L'ipotesi, la più accreditata al momento, è del gruppo italiano composto dall'Istituto nazionale di Astrofisica e dall'Istituto nazionale di Fisica Nucleare, che nelle scorse settimane a riguardo ha pubblicato un articolo su Physical Review Letters. Secondo le teorie correnti, quella particella di luce (fotone) non avrebbe mai dovuto arrivare sulla Terra in modo naturale e per spiegarne il fenomeno i ricercatori italiani, appunto, propongono un'interpretazione secondo cui quel fotone si sarebbe trasformato in un'ipotetica particella chiamata Alp (axion-like particle), prevista dalla teoria delle stringhe (un quadro teorico molto complesso e pensato da alcuni fisici dove le particelle multiformi, rappresentate da un quadrivettore spazio temporale, sono sostituite da oggetti uno-dimensionali chiamati stringhe caratterizzati da determinati diversi stati energetici vibrazionali). Insomma, un solo fotone potrebbe così mettere in crisi gli attuali modelli astrofisici sulla propagazione dei raggi gamma. L'evento nel quale è stato osservato è stato chiamato Boat (acronimo di "brightest of all time", ovvero il più luminoso di tutti i tempi) ed è il lampo di raggi gamma GRB 221009A, emesso da una galassia distante oltre due miliardi di anni luce. Tra i fotoni che l'hanno accompagnato, osservato dal rivelatore cinese Lhaaso, uno aveva un'energia di 18 TeV, la più alta mai registrata da un lampo di raggi gamma.

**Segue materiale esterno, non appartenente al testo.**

## run A
## breakout
module breakout(
    input  clk,
    input  rst,
    input  rota,
    input  rotb,
    input  de,
    output red,
    output green,
    output blue,
    output hsync,
    output vsync
    );
wire [9:0] xpos;
wire [9:0] ypos;
signal_generator signal_generator_inst(clk, rst, hsync, vsync, xpos, ypos);
game game_inst(clk, rst, xpos, ypos, ~rota, ~rotb, ~de, red, green, blue);
endmodule
For scale: ~190 flip-flops, ~10 I/O pins, roughly 11000 sq um of cells after synthesis.
clock: 8.71 ns
lec_check: 0
abc_area: 0
cap_margin: 20
core_margin: 2
core_utilization: 71
cts_cluster_diameter: 256
cts_cluster_size: 72
gpl_routability_driven: 1
gpl_timing_driven: 1
hold_slack_margin: 0.3
place_density_lb_addon: 0.25
setup_slack_margin: 1.39
slew_margin: 25
run.sh (not shown) runs the stock make flow with config.mk's settings and CLKGATE_MAP_FILE=.
--- input diff run A..run B ---
- HOLD_SLACK_MARGIN no longer set, was 0.3
- PLACE_DENSITY_LB_ADDON no longer set, was 0.25
- CTS_CLUSTER_DIAMETER no longer set, was 256
- GPL_ROUTABILITY_DRIVEN no longer set, was 1
- SLEW_MARGIN now 20, was 25
- CORE_UTILIZATION now 64, was 71
- ABC_AREA no longer set, was 0
- GPL_TIMING_DRIVEN no longer set, was 1
- CTS_CLUSTER_SIZE no longer set, was 72
- SETUP_SLACK_MARGIN no longer set, was 1.39
- the clock period (ns, I/O delays scaled along) now 13.3, was 8.71
- Compared with run A, run B shows total wirelength of the detailed-routed design lower by about 2.3%.
- The total of cells resized after clock tree synthesis on run A is in line with that on run B.
- Run B vs. run A: first-pass GRT wire length went down, static leakage was more or less identical, critical path required time went up by 3.67 ns.
- Count of placed standard cells including taps: run B > run A
- Delta (run B minus run A): total routing resource utilization after global routing fell 4.4 points, met2 layer usage reported by global route fell 7.8 points, final core utilization fell 8.4 points, portion of total power attributed to combinational logic about even.
Input-level comparison between run C and run B:
- CORE_UTILIZATION changed from 64 to 40
--- outcome ---
- A critical-path cell with the highest stage delay of sky130_fd_sc_hd__dfxtp_1 is what run C shows, while sky130_fd_sc_hd__nor4b_1 belongs to run B.
- From run B to run C the numbers moved as follows: number of well taps +116, wire length after detailed routing +about 1.5%, power +1.8%.
Changes in run D relative to run C:
- swapping 20 for 30 in CAP_MARGIN
- swapping 40 for 68 in CORE_UTILIZATION
- swapping 13.3 for 22.6 in the clock period (ns, I/O delays scaled along)
## What came out
Run D finished end to end and its layout was clean on timing, DRC and antenna. The die outline width number comes out lower for run D vs run C. Wire length of the first global-routing pass: run D and run C compared, higher one is run C. Run D against run C: worst setup slack +7.32 ns; combinational power went down by 41%; design area lower; internal cell power dropped 42%. Diff run D and run C: detailed route wirelength on metal2 lower in run C. Re share of the clock period used by the worst path: run D and run C aren't equal, and the higher value belongs to run C. Summary of run D over run C: worst hold margin comparable, floorplan die area now smaller. Compared run D vs run C, and power density over the cells is down in run D.

---

breakout again, from the RTL that the note above started with.
make LEC_CHECK=0 ABC_AREA=0 CAP_MARGIN=20 CORE_MARGIN=2 CORE_UTILIZATION=31 CTS_CLUSTER_DIAMETER=99 CTS_CLUSTER_SIZE=97 GPL_ROUTABILITY_DRIVEN=1 GPL_TIMING_DRIVEN=1 PLACE_DENSITY_LB_ADDON=0.07 SETUP_SLACK_MARGIN=5.0 SLEW_MARGIN=25 finish   # period 18.1 ns
The starting point completed without violations.
Edit:
- CORE_UTILIZATION: 31 -> 66
- CTS_CLUSTER_SIZE: 97 -> not set
- PLACE_DENSITY_LB_ADDON: 0.07 -> not set
- SETUP_SLACK_MARGIN: 5.0 -> 1.39
- clock period: 18.1 -> 7.37 ns (I/O delays scaled with it)
The new run went through all stages and came out clean.
Non-clock buffer count goes down by 2.
Core utilization came out higher by 38 points.
Register-to-register slack gets worse by 11000 ps.
Clock power went up by well over a third.
Die area is lower by well over a third.
Via count grows by a few percent.
Worst hold slack barely changes.
Worst setup slack got worse by 7600 ps.

---

Starting RTL as in the previous note.
Settings: LEC_CHECK=0, ABC_AREA=0, CAP_MARGIN=20, CORE_ASPECT_RATIO=1.49, CORE_MARGIN=10, CORE_UTILIZATION=31, CTS_CLUSTER_DIAMETER=213, GPL_ROUTABILITY_DRIVEN=0, GPL_TIMING_DRIVEN=1, PLACE_DENSITY_LB_ADDON=0.26, SETUP_SLACK_MARGIN=1.39, SLEW_MARGIN=5, TNS_END_PERCENT=50; clock period 15.1 ns.
The first run produced a clean layout.
Change:
Settings changed: ABC_AREA 0 to 1, CELL_PAD_IN_SITES_DETAIL_PLACEMENT set to 2, CELL_PAD_IN_SITES_GLOBAL_PLACEMENT set to 3, CTS_CLUSTER_SIZE set to 91, PLACE_DENSITY set to 0.82, PLACE_DENSITY_LB_ADDON 0.26 to unset, SETUP_SLACK_MARGIN 1.39 to unset, SLEW_MARGIN 5 to 20, TNS_END_PERCENT 50 to 95.
Result:
- The changed run finished clean
- total power went up by about 1%
- clock-buffer cell count went up by 3
- die size goes up by 12%
- global-route usage climbs by 4.9 points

"Pochi minuti dopo aver avuto notizia dell'esplosione, abbiamo intuito che questo lampo di raggi gamma non solo poteva essere un evento astrofisico straordinario, ma poteva anche rappresentare un'opportunità unica per studi di fisica fondamentale, in particolare riguardo alle axion-like particles", spiega il primo autore dell'articolo, Giorgio Galanti dell'Inaf. Gli altri autori sono Lara Nava, Marco Roncadelli, Fabrizio Tavecchio e Giacomo Bonnoli. Secondo l'ipotesi avanzata dal gruppo di ricerca, il fotone potrebbe essere un "trasformista", ossia una particella capace di cambiare natura, oscillando da una "personalità" all'altra mentre viaggia alla velocità della luce. Fra queste personalità alternative potrebbero esserci le Alp oppure gli assioni, entrambe candidate per costituire la materia oscura fredda e capaci di fare cose che un fotone non sarebbe in grado di fare, come attraversare indenne la luce di fondo extragalattica (Ebl, ossia la luce emessa da tutte le stelle durante l'evoluzione dell'universo). Infatti, quando un fotone ad alta energia urta un fotone dell'Ebl è probabile che si formi una coppia elettrone-positrone che fa scomparire il fotone di alta energia. Questo effetto diventa progressivamente più importante al crescere dell'energia e della distanza, di conseguenza nessun fotone legato al lampo di raggi gamma del 9 ottobre avrebbe potuto raggiungere la Terra. Ma non è stato così. "Secondo la nostra ipotesi, in presenza di campi magnetici, i fotoni si tramutano in Alp e viceversa, rendendo così possibile raggiungere la Terra a un maggior numero di fotoni, perché le Alp sono invisibili ai fotoni del fondo extragalattico", osserva Marco Roncadelli, ricercatore associato di Infn e Inaf. Per dare solidità a questa ipotesi serviranno ora altre osservazioni e saranno per questo di grande aiuto i nuovi osservatori astrofisici per alte energie, come il Cta e l'italiano Astri, in arrivo nei prossimi anni.